Tuesday, December 06, 2005

Leave us not kid ourselves. I just heard American Woman being played to advertise an Arby's sandwich. That type of thing just makes you want to go somewhere in a corner and cry your heart out.

So things that are of major concern in Javann's life. Its cold. That's of more than major concern. That's just crazy talk man. Crazy.

I don't like to share. I don't like it. I'm sorry. If I'm eating food, and you want some, don't ask me for it. Because I don't like to share. That's right. I don't like to share anything. Don't get me wrong. I WILL share, but man I hate it. You know when you share something with someone, you just don't feel right after it. Classic example: I hate taking a shower right after someone else takes one. I hate it. Its warm, but its not my heat. There's no way I'm alone on that. I don't like that. I'm also not a big fan of sharing my emotions or feelings. Yes, I "express them" but I don't like to share them. You know, when you're with your therapist and she's all like, tell me how that made you feel, and you're kinda like, uh, no I don't want anyone to "know" how I felt, or feel. Its just not a comfortable feeling for me. Of course, I just shared how I felt by saying that. But it wasn't a positive experience. I'd like to think I haven't become any closer to absolution with my inner demons. I like that I can say that. Yeah, I like saying stuff like that too.
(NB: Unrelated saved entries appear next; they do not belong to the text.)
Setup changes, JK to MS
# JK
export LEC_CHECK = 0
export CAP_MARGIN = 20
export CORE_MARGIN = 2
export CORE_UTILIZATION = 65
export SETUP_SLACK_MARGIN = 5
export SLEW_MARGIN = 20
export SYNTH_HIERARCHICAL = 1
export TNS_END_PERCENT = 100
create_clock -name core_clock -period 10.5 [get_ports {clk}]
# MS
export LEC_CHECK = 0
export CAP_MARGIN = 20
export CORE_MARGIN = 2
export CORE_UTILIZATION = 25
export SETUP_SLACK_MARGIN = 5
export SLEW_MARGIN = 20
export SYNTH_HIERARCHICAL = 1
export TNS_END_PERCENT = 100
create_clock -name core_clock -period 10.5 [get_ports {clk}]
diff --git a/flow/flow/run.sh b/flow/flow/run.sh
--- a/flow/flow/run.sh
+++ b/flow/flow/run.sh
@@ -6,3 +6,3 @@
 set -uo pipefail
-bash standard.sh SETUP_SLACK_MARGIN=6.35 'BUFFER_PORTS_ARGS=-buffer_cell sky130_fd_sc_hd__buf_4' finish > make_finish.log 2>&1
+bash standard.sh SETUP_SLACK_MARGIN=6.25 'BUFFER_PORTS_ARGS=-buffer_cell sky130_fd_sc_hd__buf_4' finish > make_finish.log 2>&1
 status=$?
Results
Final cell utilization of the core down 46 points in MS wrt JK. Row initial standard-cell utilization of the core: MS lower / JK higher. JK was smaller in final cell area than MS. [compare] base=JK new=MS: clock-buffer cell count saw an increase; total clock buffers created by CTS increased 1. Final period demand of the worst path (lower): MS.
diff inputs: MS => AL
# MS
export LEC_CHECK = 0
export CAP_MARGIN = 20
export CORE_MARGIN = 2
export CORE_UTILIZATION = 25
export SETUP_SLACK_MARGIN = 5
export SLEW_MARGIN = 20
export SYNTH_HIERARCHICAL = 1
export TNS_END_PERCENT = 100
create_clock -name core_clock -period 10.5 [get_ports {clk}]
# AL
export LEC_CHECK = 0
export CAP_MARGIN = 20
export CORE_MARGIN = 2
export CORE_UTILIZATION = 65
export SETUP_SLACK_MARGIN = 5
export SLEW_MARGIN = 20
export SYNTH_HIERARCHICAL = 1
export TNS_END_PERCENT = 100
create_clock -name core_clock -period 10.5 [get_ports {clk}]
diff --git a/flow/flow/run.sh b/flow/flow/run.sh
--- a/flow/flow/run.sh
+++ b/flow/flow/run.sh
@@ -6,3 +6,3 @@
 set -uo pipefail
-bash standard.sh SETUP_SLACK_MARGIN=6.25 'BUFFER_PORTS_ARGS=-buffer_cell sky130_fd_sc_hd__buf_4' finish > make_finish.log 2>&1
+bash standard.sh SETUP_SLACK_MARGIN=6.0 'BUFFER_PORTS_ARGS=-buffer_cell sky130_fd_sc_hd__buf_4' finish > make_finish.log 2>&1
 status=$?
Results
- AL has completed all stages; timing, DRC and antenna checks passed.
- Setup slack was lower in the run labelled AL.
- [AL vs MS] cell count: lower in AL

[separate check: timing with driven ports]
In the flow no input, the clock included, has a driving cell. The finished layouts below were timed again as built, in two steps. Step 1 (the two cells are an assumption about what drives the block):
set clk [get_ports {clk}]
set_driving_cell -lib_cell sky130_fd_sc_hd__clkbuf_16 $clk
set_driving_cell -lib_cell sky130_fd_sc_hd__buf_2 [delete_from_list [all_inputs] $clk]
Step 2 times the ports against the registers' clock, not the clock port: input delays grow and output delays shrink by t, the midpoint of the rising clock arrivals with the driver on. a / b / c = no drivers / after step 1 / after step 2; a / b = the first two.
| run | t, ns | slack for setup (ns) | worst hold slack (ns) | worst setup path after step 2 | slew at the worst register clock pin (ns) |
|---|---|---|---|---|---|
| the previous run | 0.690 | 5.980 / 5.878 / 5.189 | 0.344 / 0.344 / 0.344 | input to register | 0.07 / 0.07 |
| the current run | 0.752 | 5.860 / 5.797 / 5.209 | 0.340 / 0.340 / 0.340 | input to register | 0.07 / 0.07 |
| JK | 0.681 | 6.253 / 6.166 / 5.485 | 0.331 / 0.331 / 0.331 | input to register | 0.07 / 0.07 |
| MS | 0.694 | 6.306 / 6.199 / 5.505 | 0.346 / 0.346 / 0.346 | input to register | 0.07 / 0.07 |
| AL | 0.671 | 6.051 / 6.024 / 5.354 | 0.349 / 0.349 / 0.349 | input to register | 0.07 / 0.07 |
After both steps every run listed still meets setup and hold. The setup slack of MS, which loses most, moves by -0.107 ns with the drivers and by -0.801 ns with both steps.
What follows belongs to an exercise in optimizing a design on an open flow for small area and a short achievable clock period; a production flow would make more cautious choices.
Function was not checked in any run shown here: the RTL went through the layout flow alone.
Power and IR drop assume default switching activity.

$ cat design.v
`timescale 1ns / 1ps
`timescale 1ns / 1ps
module TMemory(
    input           clk,
    input           rst,
    input           write_en,
    input  [7:0]    addr,
    input  [7:0]    write_data,
    output [7:0]    read_data
    );
    localparam integer NWORDS = 256;
    localparam integer NINIT  = 109;
    localparam [NINIT*8-1:0] INIT = {
        256'h4C6FB3A128F532FAFDC0E5FD0017D40E5C54FB5CD49E2BF1A4931D3AC7AEA9EC,
        256'h0902C0251609522DD8BBA80AEF965CD4FE965C549B86C0F53A373886C025A66F,
        256'hD3285517F4F5325517A4E35CA4C36FB3F1CEC21704090200670220FDC0F5329A,
        104'hF0A12BA1C8F1A4B31186F0B102
    };
    wire [7:0] d_set = write_data | {8{rst}};
    wire [7:0] d_clr = write_data & ~{8{rst}};
    wire [15:0] hi = 16'd1 << addr[7:4];
    wire [15:0] lo = 16'd1 << addr[3:0];
    reg  [NWORDS*8-1:0] MEM;
    wire [NWORDS-1:0]   sel;
    wire [NWORDS-1:0]   wen;
    genvar k, j;
    generate
        for (k = 0; k < NWORDS; k = k + 1) begin : g_word
            assign sel[k] = hi[k / 16] & lo[k % 16];
            if (k < NINIT) begin : g_init
                assign wen[k] = (write_en & sel[k]) | rst;
                for (j = 0; j < 8; j = j + 1) begin : g_bit
                    wire d = INIT[k*8+j] ? d_set[j] : d_clr[j];
                    always @(posedge clk)
                        MEM[k*8+j] <= (wen[k] & d) | (~wen[k] & MEM[k*8+j]);
                end
            end else begin : g_plain
                assign wen[k] = write_en & sel[k];
                for (j = 0; j < 8; j = j + 1) begin : g_bit
                    always @(posedge clk)
                        MEM[k*8+j] <= (wen[k] & write_data[j]) | (~wen[k] & MEM[k*8+j]);
                end
            end
        end
        for (j = 0; j < 8; j = j + 1) begin : g_rd
            wire [NWORDS-1:0] t;
            for (k = 0; k < NWORDS; k = k + 1) begin : g_t
                assign t[k] = sel[k] & MEM[k*8+j];
            end
            assign read_data[j] = |t;
        end
    endgenerate
endmodule
From an optimization exercise on the open Yosys and OpenROAD flow, aimed at small area, a short achievable clock period and few clock cycles per item; shortcuts taken in it are not production practice.
In this exercise RTL edits were held to simulation tests only and were not proved equivalent to the original.

==> design.v <==
module loop_compact(
    input           clk,
    input           rst_n,
    input           input_valid_i,
    input [63:0]    input_block_index_i,
    input [63:0]    din,
    output          input_ready_o,
    output          output_valid_o,
    output [255:0]  dout
    );
    localparam [255:0] SM3_IV    = 256'h7380166f4914b2b9172442d7da8a0600a96f30bc163138aae38dee4db0fb0e4e;
    localparam [31:0]  SM3_T0    = 32'h79cc4519;
    localparam [31:0]  SM3_T1_16 = 32'h9d8a7a87;    
    function [31:0] rotl;
        input [31:0] x;
        input integer n;
        begin
            rotl = (x << n) | (x >> (32 - n));
        end
    endfunction
    function [31:0] p0;
        input [31:0] x;
        begin
            p0 = x ^ rotl(x, 9) ^ rotl(x, 17);
        end
    endfunction
    function [31:0] p1;
        input [31:0] x;
        begin
            p1 = x ^ rotl(x, 15) ^ rotl(x, 23);
        end
    endfunction
    function [31:0] add;
        input [31:0] x;
        input [31:0] y;
        reg   [31:0] g, p, gn, pn;
        integer d, k;
        begin
            g = x & y;
            p = x ^ y;
            for (d = 1; d < 32; d = d * 2) begin
                gn = g;
                pn = p;
                for (k = 0; k < 32; k = k + 1) begin
                    if ((k / d) % 2 == 1) begin
                        gn[k] = g[k] | (p[k] & g[(k/d)*d-1]);
                        pn[k] = p[k] & p[(k/d)*d-1];
                    end
                end
                g = gn;
                p = pn;
            end
            add = (x ^ y) ^ {g[30:0], 1'b0};
        end
    endfunction
    function [31:0] csa_s;
        input [31:0] x;
        input [31:0] y;
        input [31:0] z;
        begin
            csa_s = x ^ y ^ z;
        end
    endfunction
    function [31:0] csa_c;
        input [31:0] x;
        input [31:0] y;
        input [31:0] z;
        begin
            csa_c = {(x[30:0] & y[30:0]) | (x[30:0] & z[30:0]) | (y[30:0] & z[30:0]), 1'b0};
        end
    endfunction
    function [31:0] add3;
        input [31:0] x;
        input [31:0] y;
        input [31:0] z;
        begin
            add3 = add(csa_s(x, y, z), csa_c(x, y, z));
        end
    endfunction
    function [31:0] add4;
        input [31:0] x;
        input [31:0] y;
        input [31:0] u;
        input [31:0] z;
        begin
            add4 = add3(csa_s(x, y, u), csa_c(x, y, u), z);
        end
    endfunction
    reg        run;       
    reg  [5:0] cnt;       
    reg        fin;       
    reg        ovalid;
    reg        idx0;      
    reg        ffsel;     
    wire accept = input_valid_i & input_ready_o;
    wire last   = (cnt == 6'd33);
    assign input_ready_o  = ~run | last;
    assign output_valid_o = ovalid;
    always @(posedge clk or negedge rst_n) begin
        if (~rst_n) begin
            run    <= 1'b0;
            cnt    <= 6'd0;
            fin    <= 1'b0;
            ovalid <= 1'b0;
        end else begin
            fin    <= run & last;
            ovalid <= fin;
            if (accept) begin
                run <= 1'b1;
                cnt <= 6'd0;
            end else begin
                if (last) run <= 1'b0;
                cnt <= cnt + 6'd1;
            end
        end
    end
    reg  [31:0] nw [0:15];
    wire [31:0] w16 = p1((~nw[0]) ^ (~nw[7]) ^ rotl((~nw[13]), 15)) ^ rotl((~nw[3]), 7) ^ (~nw[10]);
    wire [31:0] w17 = p1((~nw[1]) ^ (~nw[8]) ^ rotl((~nw[14]), 15)) ^ rotl((~nw[4]), 7) ^ (~nw[11]);
    wire        use_exp = run & (cnt >= 6'd7) & (cnt <= 6'd32);
    wire [31:0] in_hi = use_exp ? w16 : din[63:32];
    wire [31:0] in_lo = use_exp ? w17 : din[31:0];
    integer i;
    always @(posedge clk) begin
        for (i = 0; i < 14; i = i + 1) nw[i] <= nw[i+2];
        nw[14] <= ~in_hi;
        nw[15] <= ~in_lo;
    end
    reg  [31:0] nA, nB, nC, nD, nE, nF, nG, nH;    
    wire [31:0] A = ~nA, B = ~nB, C = ~nC, D = ~nD, E = ~nE, F = ~nF, G = ~nG, H = ~nH;
    reg  [31:0] V0, V1, V2, V3, V4, V5, V6, V7;
    reg  [31:0] T;        
    wire init = (cnt == 6'd1);    
    wire [255:0] start = idx0 ? SM3_IV : {V0, V1, V2, V3, V4, V5, V6, V7};
    wire [31:0] a12   = rotl(A, 12);
    wire [31:0] ss1a  = rotl(add3(E, T, a12), 7);
    wire [31:0] ss2a  = ss1a ^ a12;
    wire [31:0] ffa   = ffsel ? (A ^ B ^ C) : ((A & B) | (A & C) | (B & C));
    wire [31:0] gga   = ffsel ? (E ^ F ^ G) : ((E & F) | (~E & G));
    wire [31:0] tt1a  = add4(ffa, D, (~nw[10]) ^ (~nw[14]), ss2a);
    wire [31:0] tt2a  = add4(gga, H, (~nw[10]), ss1a);
    wire [31:0] A1 = tt1a, B1 = A, C1 = rotl(B, 9), D1 = C;
    wire [31:0] E1 = p0(tt2a), F1 = E, G1 = rotl(F, 19), H1 = G;
    wire [31:0] b12   = rotl(A1, 12);
    wire [31:0] ss1b  = rotl(add3(rotl(T, 1), b12, E1), 7);
    wire [31:0] ss2b  = ss1b ^ b12;
    wire [31:0] ffb   = ffsel ? (A1 ^ B1 ^ C1) : ((A1 & B1) | (A1 & C1) | (B1 & C1));
    wire [31:0] ggb   = ffsel ? (E1 ^ F1 ^ G1) : ((E1 & F1) | (~E1 & G1));
    wire [31:0] tt1b  = add4(D1, (~nw[11]) ^ (~nw[15]), ffb, ss2b);
    wire [31:0] tt2b  = add4(H1, (~nw[11]), ggb, ss1b);
    always @(posedge clk) begin
        if (accept) idx0 <= (input_block_index_i == 64'd0);
        if (init) begin
            {nA, nB, nC, nD, nE, nF, nG, nH} <= ~start;
            T     <= SM3_T0;
            ffsel <= 1'b1;
        end else begin
            nA <= ~tt1b;
            nB <= ~A1;
            nC <= ~rotl(B1, 9);
            nD <= ~C1;
            nE <= ~p0(tt2b);
            nF <= ~E1;
            nG <= ~rotl(F1, 19);
            nH <= ~G1;
            if (cnt == 6'd9) begin
                T     <= SM3_T1_16;
                ffsel <= 1'b0;
            end else begin
                T     <= rotl(T, 2);
            end
        end
        if (fin)
            {V0, V1, V2, V3, V4, V5, V6, V7} <= {V0 ^ A, V1 ^ B, V2 ^ C, V3 ^ D, V4 ^ E, V5 ^ F, V6 ^ G, V7 ^ H};
        else if (init & run & idx0)
            {V0, V1, V2, V3, V4, V5, V6, V7} <= SM3_IV;
    end
    assign dout = {V0, V1, V2, V3, V4, V5, V6, V7};
endmodule
What follows belongs to an exercise in optimizing a design on an open flow for small area and a short achievable clock period; a production flow would make more cautious choices.
The RTL was checked by simulation tests, not by an equivalence proof against the original design.
Power and IR drop assume default switching activity.

Setup of run P:
==> flow/design.v <==
module Val2gen (
    input         m,
    input         I,
    input  [31:0] Val_RM,
    input  [11:0] imm,
    input  [11:0] shift_operand,
    output [31:0] Val2
);
wire [4:0] n   = shift_operand[11:7];
wire [1:0] st  = shift_operand[6:5];
wire       t_lsl = (st == 2'b00);
wire       t_ror = (st == 2'b11);
wire       t_asr = (st == 2'b10);
wire       nm    = ~m;
wire       sh    = nm & ~I;
wire [30:0] hi;
wire [31:0] lo;
genvar i;
generate
    for (i = 0; i < 31; i = i + 1) begin : g_hi
        wire rs = (t_ror & Val_RM[i]) | (t_asr & Val_RM[31]) | (t_lsl & Val_RM[i+1]);
        if (i < 8)
            assign hi[i] = I ? imm[i] : rs;
        else
            assign hi[i] = ~I & rs;
    end
    for (i = 0; i < 32; i = i + 1) begin : g_lo
        if (i < 8)
            assign lo[i] = sh ? (~t_lsl & Val_RM[i]) : imm[i];
        else if (i < 12)
            assign lo[i] = sh ? (~t_lsl & Val_RM[i]) : (m & imm[i]);
        else if (i < 31)
            assign lo[i] = sh & ~t_lsl & Val_RM[i];
        else
            assign lo[i] = sh & (t_lsl ? Val_RM[0] : Val_RM[31]);
    end
endgenerate
wire [4:0] k = {5{nm}} & (I ? {imm[11:8], 1'b0} : (n ^ {5{t_lsl}}));
wire [62:0] s0 = {hi, lo};
wire [46:0] s4 = k[4] ? s0[62:16] : s0[46:0];
wire [38:0] s3 = k[3] ? s4[46:8]  : s4[38:0];
wire [34:0] s2 = k[2] ? s3[38:4]  : s3[34:0];
wire [32:0] s1 = k[1] ? s2[34:2]  : s2[32:0];
assign Val2    = k[0] ? s1[32:1]  : s1[31:0];
endmodule
Background: an optimization exercise with open tools, aiming at small area and a short achievable clock period. Do not read the settings as production practice.
Where RTL was checked, it was by simulation tests only, not by an equivalence proof against the original.
The RTL of runs 1 and 2 was laid out without a check of its function.
Power and IR drop assume default switching activity.

File: flow/config.mk
export PLATFORM = sky130hd
export DESIGN_NAME = alu
export DESIGN_NICKNAME = alu
export VERILOG_FILES = /design/flow/design.v
export SDC_FILE = /design/flow/constraint.sdc
export NUM_CORES = 4
export LEC_CHECK = 0
export CAP_MARGIN = 20
export CORE_MARGIN = 2
export CORE_UTILIZATION = 60
export CTS_BUF_LIST = sky130_fd_sc_hd__clkbuf_4 sky130_fd_sc_hd__clkbuf_8
export SETUP_SLACK_MARGIN = 4
export SLEW_MARGIN = 20
File: flow/standard.sh
#!/bin/bash
# synth_recipe.tcl (not shown) runs the flow's synth.tcl, then flattens the netlist and writes it again
# the make line also repeats each setting of config.mk as NAME=value (left out here)
make -C /OpenROAD-flow-scripts/flow DESIGN_CONFIG=/design/flow/config.mk WORK_HOME=/design/flow/orfs CLKGATE_MAP_FILE= SYNTH_SCRIPT=/design/flow/synth_recipe.tcl "${@:-finish}"
File: flow/constraint.sdc
create_clock -name core_clock -period 10.0 [get_ports {i_clk}]
set_input_delay 2.0000 -clock core_clock [delete_from_list [all_inputs] [get_ports {i_clk}]]
set_output_delay 2.0000 -clock core_clock [all_outputs]
set_load 0.01 [all_outputs]
File: flow/flow/run.sh
#!/bin/bash
# The standard layout, with the port buffers made of buf_2 cells.
set -euo pipefail
export BUFFER_PORTS_ARGS="-buffer_cell sky130_fd_sc_hd__buf_2"
bash standard.sh > standard.log 2>&1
But the real question in my mind is why? Why don't I like sharing? I technically should, because its the "right" thing to do. But honestly, there's a lot of things that are good and right, pure and what not, that I don't like to do. And conversely, a lot of horrible things that I love to do, though, I should clarify and say I don't go around doing those horrible things. Trying to make sure you cover all your bases eh? So what's the difference? I have no idea personally, and at this point, I'm just filling space. Yeah. So I've got some gatorade in my stomach that seriously needs some solid companionship. Most likely to be in the form of a soy chicken patty. Or a soy patty that's supposed to taste like chicken. Or whatever.

1 comment:

BWK Art said...

I'm not a real sharin' kinda person either, when it comes to food...but I'm learning. The transition is not as graceful as it should be, but hey, it's a leraning process. If someone asked me to share something, I still flinch, but I usually let them have some (just a LITTLE). I don't go for the jugular anymore...well, usually.

American Woman for an Arby's sandwhich? Travesty.